Del instituto Valenciano se destaca especialmente, el trabajo de Cindy Sherman que en esta muestra, se disfraza de actriz de una película sin título un fotograma de película. Ella es una norteamericana que nació en Long Island y su cuerpo es su materia prima. Es una mujer que se disfraza, se maquilla y adapta los sentimientos y personalidades de distintos personajes para realizar increíbles autorretratos.
En estos momentos, Cindy Sherman tiene una retrospectiva de 170 fotografías en el Museo de Arte Moderno de Nueva York. Su minucioso trabajo de mimetizarse en los otros es impresionante, porque puede perfectamente camuflarse en cada uno de sus elaborados personajes. Lleva 35 años haciendo magia con el medio fotográfico donde importa mucho la teatralidad y la puesta en escena de las múltiples personalidades que ha sido.

Sin Título. Fotografía. Gelatina de plata sobre papel. Cindy Sherman. 1978.

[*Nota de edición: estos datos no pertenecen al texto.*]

<file path="config.mk">
export PLATFORM = sky130hd
export DESIGN_NAME = ddr_request_arbiter
export DESIGN_NICKNAME = d
export VERILOG_FILES = /design/src/rtl/ddr_request_arbiter.sv
export SDC_FILE = /design/constraint.sdc
export NUM_CORES = 1
export LEC_CHECK = 0
export ABC_CLOCK_PERIOD_IN_PS = 1850
export CAP_MARGIN = 20
export CORE_AREA = 5 5 253 255
export CTS_BUF_LIST = sky130_fd_sc_hd__clkbuf_16
export CTS_CLUSTER_DIAMETER = 40
export DETAILED_ROUTE_END_ITERATION = 8
export DIE_AREA = 0 0 258 260
export SLEW_MARGIN = 20
export SYNTH_ARGS = -nofsm -noshare
export SYNTH_HDL_FRONTEND = slang
export SYNTH_SLANG_ARGS = --single-unit
</file>
<file path="constraint.sdc">
create_clock -name clk_i -period 1.85 [get_ports clk_i]
set_input_delay 0.37 -clock clk_i [delete_from_list [all_inputs] [get_ports clk_i]]
set_output_delay 0.37 -clock clk_i [all_outputs]
set_load 0.1 [all_outputs]
</file>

En el caso de la obra que se encuentra en Bogotá es una actriz de cine de los años 70, pero también la hemos visto como la esposa desesperada, la mujer cortesana del Renacimiento o de niña de barrio (fotografía que se vendió el año pasado en la casa de subasta Christie's por 3 millones de dólares).

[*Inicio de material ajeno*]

<file path="config.mk">
export PLATFORM = sky130hd
export DESIGN_NAME = adau_spi_arbiter_flat
export DESIGN_NICKNAME = d
export VERILOG_FILES = /design/src/rtl/adau_spi_arbiter_if.sv /design/src/rtl/adau_spi_arbiter.sv /design/src/flat_wrapper.sv
export SDC_FILE = /design/constraint.sdc
export NUM_CORES = 1
export LEC_CHECK = 0
export ABC_AREA = 1
export CORE_MARGIN = 2
export CORE_UTILIZATION = 40
export DETAILED_ROUTE_END_ITERATION = 8
export PLACE_DENSITY_LB_ADDON = 0.25
export SLEW_MARGIN = 20
export SYNTH_ARGS = -nofsm -noshare
export SYNTH_HDL_FRONTEND = slang
export SYNTH_SLANG_ARGS = --single-unit
</file>
<file path="constraint.sdc">
create_clock -name clk -period 3.1 [get_ports clk]
set_input_delay 0.465 -clock clk [delete_from_list [all_inputs] [get_ports clk]]
set_output_delay 0.465 -clock clk [all_outputs]
set_load 0.01 [all_outputs]
</file>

Ha sido también payaso, viuda, cantante, ha incursionado en el mundo de la pintura y ha sustraído de obras de Holbein, Tiziano o Caravaggio, personajes para sus historias hiperrealistas. Antes de que existieran las cámaras digitales, obviamente la producción de su trabajo le tomaba mucho más tiempo para ver los resultados. Hoy el tiempo digital le permite ser más precisa y más prolífica.
Los personajes de Cindy Sherman pueden tener personalidades y actitudes distintas que también hacen parte que la pose, de un acento en su expresión corporal, una mujer triste, una que llora, una desesperada. Ella sugiere y el espectador llega a la conclusión que le interesa.
Las exposiciones, tanto la extranjera como la colombiana, contienen una variedad de propuestas corrientes que muestran no su feminidad, sino su interés artístico por múltiples experiencias: fotografía y todas sus técnicas, esculturas metálicas, pintura en todas sus corrientes, dibujos e instalaciones. Estará abierta al público hasta el 4 de marzo.